What should you buy a designer for Christmas?

hhmm some good ideas but which would be for me?...

'The countdown until the big day is well underway. What present would you buy a designer for Christmas?
Nicolas Roope

‘I’m married to a designer (Violetta Boxill-Roope) so I could just tell you what I’ve got for her? But she’s probably reading this and I don’t want to spoil the surprise! But generally speaking, I would say that designers sometimes have a tendency to live in a bit of a bubble so something very real and grounding is always a good seasonal antidote. A big pie, a spade, some rope or something like that tends to do the trick - if not raise a steel-rimmed bespectacled eyebrow or two.’
Nicolas Roope, co-founder, Poke
Felt Mistress

‘I would buy a designer a Zolo sculptural playset. I have a plastic version that I bought a fair few years ago but as a gift I would buy Zolo 5, the luxury limited-edition wooden version (I think the first version was wooden in 1986). So much fun and with a weird ’80s/amoeba/bacterial aesthetic and good for curing creative blocks. Also if anyone reading this wants to buy me a present I’d really like one too.’
Louise Evans, aka FeltMistress
Sarah Hyndman

‘I would suggest arranging a day out of creative refueling. If you’re in London you could book them an appointment with the librarian to look through the amazing Victorian print samples stored in the archives of the St Bride Library. Or a Ghostsigns tour to see graphic design that has survived out in the streets and reflects changes in society, and end at God’s Own Junkyard, which reopens at the weekend—who can resist a bit of neon?’
Sarah Hyndman, creative director, With Relish
Matt Utber

‘Don’t be a Grinch, the best thing to give a hard-working designer for Christmas is a holiday. We close between Christmas and New Year and we always encourage everyone to slob out, eat chocolates and drink too much. Watch bad TV (although we hear Elf is now only on Sky, boo hoo), and only ever leave the house if you’re going to the pub. Give everyone you meet a hug and a glass of mulled wine and just forget about work.’
Matt Utber, founder, The Plant
Jason Flynn

‘If it was possible to wrap up your friends then that would be that. In my opinion I think it’s invaluable to surround yourself with friends and colleagues that inspire you, that you can talk about your work to and trust to get an honest opinion from.’
Jason Flynn, designer, Ahoy
Gordon Reid aka MiddleBoop

‘Well if my mum’s reading this I’ll have some KRK Rokit studio monitors. But for the designer in general, I think the best present has to be the gift of a great client, who’s willing to give you total creative freedom, with a decent budget and timeframe.

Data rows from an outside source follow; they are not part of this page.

$ cat src/rtl/pcl_pkg.sv
`timescale 1ns / 1ps

package pcl_pkg;

    // Table geometry and field widths
    localparam int NUM_SLOTS = 1024;
    localparam int IDX_W     = 10;
    localparam int LBL_W     = 11;
    localparam int CNT_W     = 11;
    localparam int OFF_W     = 8;
    localparam int IMG_W     = 3 * OFF_W;
    localparam int ACT_W     = 3;
    localparam int CMD_W     = 2;

    localparam logic [LBL_W-1:0] NO_LABEL   = '1;
    localparam logic [CNT_W-1:0] SLOT_COUNT = CNT_W'(NUM_SLOTS);

    // Command codes
    localparam logic [CMD_W-1:0] CMD_CLEAR   = 2'd0;
    localparam logic [CMD_W-1:0] CMD_PAIR    = 2'd1;
    localparam logic [CMD_W-1:0] CMD_CLOSE   = 2'd2;
    localparam logic [CMD_W-1:0] CMD_IGNORED = 2'd3;

    // Action codes
    localparam logic [ACT_W-1:0] ACT_NONE   = 3'd0;
    localparam logic [ACT_W-1:0] ACT_NEW    = 3'd1;
    localparam logic [ACT_W-1:0] ACT_JOIN_A = 3'd2;
    localparam logic [ACT_W-1:0] ACT_JOIN_B = 3'd3;
    localparam logic [ACT_W-1:0] ACT_MERGE  = 3'd4;
    localparam logic [ACT_W-1:0] ACT_SINGLE = 3'd5;

    typedef enum logic [2:0] {
        ST_INIT,
        ST_IDLE,
        ST_RDB,
        ST_EVAL,
        ST_WR2,
        ST_SCAN,
        ST_CLEAR,
        ST_DONE
    } state_t;

    // What follows the evaluate step
    typedef enum logic [1:0] {
        EV_DONE,
        EV_WR2,
        EV_SCAN
    } ev_kind_t;

    typedef struct packed {
        logic accept;
        logic init_step;
        logic clear_step;
        logic rd_b;
        logic eval;
        logic wr2;
        logic scan_step;
        logic push;
    } ctl_cmd_t;

    typedef struct packed {
        logic     sweep_done;
        logic     scan_done;
        ev_kind_t ev_kind;
        logic     out_free;
    } dp_status_t;

endpackage

$ cat src/rtl/pcl_ctrl.sv
`timescale 1ns / 1ps

module pcl_ctrl (
    input  logic                    clk,
    input  logic                    rst_n,
    input  logic                    in_valid,
    input  logic [1:0]              in_cmd,
    input  pcl_pkg::dp_status_t     status,
    output logic                    in_ready,
    output pcl_pkg::ctl_cmd_t       cmd
);
    import pcl_pkg::*;

    state_t state_reg;
    state_t state_next;

    // State register
    always_ff @(posedge clk or negedge rst_n)
    begin
        if (!rst_n)
            state_reg <= ST_INIT;
        else
            state_reg <= state_next;
    end

    // Next state
    always_comb
    begin
        state_next = state_reg;
        unique case (state_reg)
            ST_INIT:
            begin
                if (status.sweep_done)
                    state_next = ST_IDLE;
            end
            ST_IDLE:
            begin
                if (in_valid)
                begin
                    unique case (in_cmd)
                        CMD_CLEAR: state_next = ST_CLEAR;
                        CMD_PAIR:  state_next = ST_RDB;
                        CMD_CLOSE: state_next = ST_EVAL;
                        default:   state_next = ST_DONE;
                    endcase
                end
            end
            ST_RDB:
                state_next = ST_EVAL;
            ST_EVAL:
            begin
                unique case (status.ev_kind)
                    EV_WR2:  state_next = ST_WR2;
                    EV_SCAN: state_next = ST_SCAN;
                    default: state_next = ST_DONE;
                endcase
            end
            ST_WR2:
                state_next = ST_DONE;
            ST_SCAN:
            begin
                if (status.scan_done)
                    state_next = ST_DONE;
            end
            ST_CLEAR:
            begin
                if (status.sweep_done)
                    state_next = ST_DONE;
            end
            ST_DONE:
            begin
                if (status.out_free)
                    state_next = ST_IDLE;
            end
            default:
                state_next = ST_INIT;
        endcase
    end

    // Outputs
    always_comb
    begin
        cmd      = '0;
        in_ready = 1'b0;
        unique case (state_reg)
            ST_INIT:  cmd.init_step = 1'b1;
            ST_IDLE:
            begin
                in_ready   = 1'b1;
                cmd.accept = in_valid;
            end
            ST_RDB:   cmd.rd_b = 1'b1;
            ST_EVAL:  cmd.eval = 1'b1;
            ST_WR2:   cmd.wr2 = 1'b1;
            ST_SCAN:  cmd.scan_step = 1'b1;
            ST_CLEAR: cmd.clear_step = 1'b1;
            ST_DONE:  cmd.push = status.out_free;
            default:  cmd = '0;
        endcase
    end

endmodule

$ cat config.mk
export PLATFORM = sky130hd
export DESIGN_NAME = pcl_ctrl
export DESIGN_NICKNAME = d
export VERILOG_FILES = /design/src/rtl/pcl_pkg.sv /design/src/rtl/pcl_ctrl.sv
export SDC_FILE = /design/constraint.sdc
export NUM_CORES = 1
export LEC_CHECK = 0
export ABC_CLOCK_PERIOD_IN_PS = 1100
export BUFFER_PORTS_ARGS = -buffer_cell sky130_fd_sc_hd__buf_2
export CAP_MARGIN = 20
export CORE_AREA = 2 2 39 41
export DETAILED_ROUTE_END_ITERATION = 12
export DIE_AREA = 0 0 41 43
export PLACE_DENSITY_LB_ADDON = 0.2
export SYNTH_ARGS = -nofsm -noshare
export SYNTH_HDL_FRONTEND = slang
export SYNTH_SLANG_ARGS = --single-unit
$ cat constraint.sdc
create_clock -name clk -period 1.1 [get_ports clk]
set_input_delay 0.11 -clock clk [delete_from_list [all_inputs] [get_ports clk]]
set_output_delay 0.11 -clock clk [all_outputs]
set_load 0.05 [all_outputs]
## Word level (Yosys, flattened, before mapping)

Index checks and enable logic that the tools add are counted.

- Word-level logic and storage cells: 37
- Flip-flop bits (word level): 3

- Reduce and logical (&&, ||, !) cells: 3
- Equality and inequality tests: 16
- Muxes and demuxes: 17

Operators with widths:

| cell | count |
|---|---|
| case mux 3 bit (8 select lines) | 1 |
| 2-to-1 mux 3 bit | 5 |
| equality test 3 bit (second input constant) | 4 |
| != test 2 bit (second input constant) | 5 |
| 2-to-1 mux 1 bit | 9 |
| case mux 3 bit (3 select lines) | 1 |
| equality test 3 x 2 -> 1 bit (second input constant) | 2 |
| AND reduction 5 bit | 1 |
| equality test 2 x 1 -> 1 bit (second input constant) | 2 |
| equality test 2 bit (second input constant) | 2 |
| case mux 2 bit (2 select lines) | 1 |
| equality test 3 x 1 -> 1 bit (second input constant) | 1 |
| logical NOT 3 bit | 1 |
| logical NOT 2 bit | 1 |

## Depth between registers and ports, before layout

- Depth after elaboration: 4
- Gate-level depth with buffers: 5
- Gate-level depth less buffers: 5

## Worst setup path before layout

OpenSTA, ideal clock, no wires.

- Path kind: register to register
- From: register state_reg[2]
- To: register state_reg[0]
- Stages on the path, launching flop included: 4
- Setup slack: -1031 ps
- Arrival time: 1929 ps
- Data required time: 897 ps
- Period minus slack after synthesis: 2131 ps
- Path buffers: 1
- Cell sequence: dfrtp_1 buf_2 nor3b_1 a221oi_1

- Cells in the longest elaborated chain, start to end: 3
- Elaborated cells on any way between the ends: 15
- Classes of those cells: eq/ne (12); mux (1); reduce/logical (2)

Ends and longest elaborated chain:

| what | line | text |
|---|---|---|
| start: declaration | pcl_ctrl.sv:14 | `state_t state_reg;` |
| start signal: assignment | pcl_ctrl.sv:23 | `state_reg <= state_next;` |
| equality test 3 bit, or another cell as far along | pcl_ctrl.sv:30 | `unique case (state_reg)` |
| != test 2 bit (no line) | n/a |  |
| AND reduction 5 bit (no line) | n/a |  |

Parallel ways exist; a longest one is shown, timed or not.
A chain may end at the register's enable or synchronous reset.

==> results.cfg <==
[final_layout]
largest_reg_flops = 3
fillers = 141
nets = 90
fin_area_sq_um = 753
postLayoutCoreUtil_pct = 54.4
drive_above_1_share_pct = 76.3
diodes = 0
area_delta_synth_final_pct = 144

[place]
io_buffers = 18
place_congestion = 0.644
dp_hpwl_um = 654
place_area_sq_um = 518

[worst_setup_path]
r2r_slack_ns = -0.18
cp.required_ns = 0.99
endpoint_kind = primary output
start_kind = flop
worst_ep_arrival_time_ns = 1.23
crit_type = reg2out
cp_max_fo = 4

[clock_network]
cts_root_buffer = clkbuf_4
clock-sinks = 3
worstSkewPairLatency_ns = 0.23
h-tree-depth = 1
clk_pin_slew_ns = 0.04
cts_buffers = 3
clockBufferDepth = 2
tritoncts = done

[timing]
fin_ws_ns = -0.243
setup_viol = 11
relSlewSlack_pct = 82.2
tightest_slew_ns = 0.266
finalHoldViolCount = 0
max_freq_mhz = 745
clock_skew_ns = 0.00214
period_needed_ns = 1.34
fin_crit_sh_pct = 122
slew_violations = 0
rsz0062_at_grt = true

[power]
p_comb_share_pct = 79.1
p_clk_share_pct = 9.2
p_leak_nw = 0.354
switching_power_w = 0.000985
intPower_w = 0.00110
irDropWorstVdd_uv = 1260
swShare_pct = 47.3
seq_power_share_pct = 11.7
power.density_nw_per_um2 = 2760

[hold_path]
hold_class = in2async

[status]
status = finished, violations left
violations = setup timing

[yosys]
synth_top_family_by_area = simple AND/OR/NAND/NOR gates
yosys_warnings = 0
synth_ff_type = dfrtp_1
synthAdderAreaFrac_pct = 12.1
syn_area_sq_um = 309
async_flop_share_pct = 100
netlist_instances = 40
synthMuxAreaShare_pct = 0
yosysSeqAreaShare_pct = 24.3
ys_ff_latch = 3
yosys.area_share.xor_xnor_pct = 0
synth-compound-area-share_pct = 19.0
synth-simple-area-share_pct = 33.2
syn_nets = 53
ys_types = 22
avgSynthCellArea_sq_um = 7.73
synth-edff-count = 0

[global_route]
grt_util_all_layers_pct = 12.9
grt_max_degree = 9
grt-ovfl-total = 0
grt_pass1_wl_mm = 1.54
grt_antenna_before_repair = 0
grt_pass1_vias = 399

[detailed_routing]
wl_um = 955
dr.pass1.iters = 4
drt.antenna.violating_nets = 0
detail_route.iter0.violations = 7
avgViaCountPerCell = 4.55
post_drt_wl_per_cell_um = 10.4
vias = 419
drc = 0

[floorplan]
boundaryPins = 19
core-area_sq_um = 1380
rows = 14
initial_core_util_pct = 22.3
dieArea_sq_um = 1760
die_h_um = 43
die_w_um = 41

[flow_run]
maxCapViolations = 0
-- worst max-delay path, stage by stage (launching register included) --
cell	delay, ns
dfrtp_2	0.42
nand2b_4	0.17
nor3b_4	0.23
buf_6	0.19
-- cell usage in the layout, fill, tap and decap left out, types with 3 or more instances in the layout --
| master | netlist | final |
|---|---|---|
| buf_2 | 1 | 9 |
| buf_4 | 1 | 12 |
| buf_6 | 1 | 8 |
| buf_8 | 0 | 5 |
| clkbuf_4 | 0 | 3 |
| dfrtp_2 | 0 | 3 |
| ha_1 | 3 | 3 |
| nor2_4 | 0 | 4 |
-- metrics by stage --
step | hold slack [ns] | setup TNS (ns) | total power [W] | setup slack [ns] | std cells
floorplan | -0.186 | -1.64 | 0.00106 | -0.268 | 40
global placement | -0.0922 | -0.669 | 0.00133 | -0.0932 | 80
detailed placement | -0.0922 | -0.787 | 0.00133 | -0.116 | 80
CTS | 0.199 | -1.92 | 0.00179 | -0.232 | 88
global route | 0.215 | -2.50 | 0.00221 | -0.285 | 92
finish | 0.204 | -1.98 | 0.00208 | -0.243 | 92
-- power groups by stage --
stage	clock network, W	registers [W]	logic [W]
after floorplan	0	0.000205	0.000856
after global placement	0	0.000232	0.00110
after detailed placement	0	0.000234	0.00110
after CTS	0.000198	0.000223	0.00137
after global routing	0.000207	0.000251	0.00175
final	0.000192	0.000243	0.00165
-- path summary, 6_finish.rpt --
kind / depth (start not counted) / from / to
worst max-delay path: 3 / state_reg[1] / cmd[7]
min in group clk: 3 / status[4] / state_reg[0]
max in group asynchronous: 2 / rst_n / state_reg[2]
worst min register to register: 2 / state_reg[1] / state_reg[1]
worst min-delay path: 2 / rst_n / state_reg[1]
worst max register to register: 4 / state_reg[1] / state_reg[0]
-- synth_stat cells (2+ instances only) --
cell | number | area share, %
nand2b_1 | 2 | 4.0
inv_1 | 3 | 3.6
a21oi_1 | 2 | 3.2
nor3b_1 | 2 | 4.9
dfrtp_1 | 3 | 24
o21ai_0 | 3 | 4.9
nand2_1 | 2 | 2.4
nor2_1 | 6 | 7.3
ha_1 | 3 | 12
nor3_1 | 2 | 3.2
-- cells by family after synthesis --
group | Yosys count
simple gates | 19
compound gates | 9
buf+inv | 6
fa+ha+maj | 3
flops | 3
-- metal layers --
metal | part of all wire [%] | global-route usage [%] | routed length [um] | vias to the layer above
met5 | 0 | 0 | 0 | -
met2 | 58 | 18.8 | 550 | 14
met3 | 4.2 | 3.66 | 40 | 0
met1 | 38 | 15.9 | 364 | 191
li1 | - | - | - | 214
met4 | 0 | 8.00 | 0 | 0
-- what timing repair did --
item                                   4_1_cts  5_1_grt
buffers inserted                             3        4
hold buffers                                 1        0
pin swaps                                    1        5
setup endpoints to repair                   12       12
gates resized for setup                     24       20
endpoints found under the hold margin        3        0
-- layout make-up --
type,instances,area (sq um),area share [%]
repair buffers,35,310,41.2
multi-input cells,31,307,40.7
flip-flops and latches,3,78.8,10.5
clock buffers,4,26.3,3.49
well taps,16,20.0,2.66
inverters,3,11.3,1.50
Power figures use the tool's default switching activity.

Lord knows how Santa will fit that down the studio’s chimney but I think surely every designer would want that to sink their teeth into over a set of Pantone baubless (they do exist), fixed gear bikeor vinyl toy?’
Gordon Reid, aka MiddleBoop, illustrator

 (Thu, 5 Dec 2013- DesignWeek)

Radiant Orchid is colour of 2014

'Pantone has named 18-3224 Radiant Orchid – ‘a captivating, magical, enigmatic purple’ as its colour for 2014.
Pantone
Each year the company selects a colour which it says will sum up the 12 months ahead. Pantone says it ‘combs the world’ for influences, looking at films, artworks, technology and sport events.
‘An invitation to innovation, Radiant Orchid encourages expanded creativity and originality, which is increasingly valued in today’s society,’ says Pantone Colour Institute executive director Leatrice Eiseman.
Pantone
She adds, ‘While the 2013 colour of the year, Pantone 17-5641 Emerald, served as a symbol of growth, renewal and prosperity, Radiant Orchid reaches across the colour wheel to intrigue the eye and spark the imagination.’
Pantone says Radiant Orchid has potential for use in beauty and interiors, and is already being used by fashion designers for their 2014 collections.
Pantone
Eiseman says, ‘An enchanting harmony of fuchsia, purple and pink undertones, Radiant Orchid inspires confidence and emanates great joy, love and health. It is a captivating purple, one that draws you in with its beguiling charm.’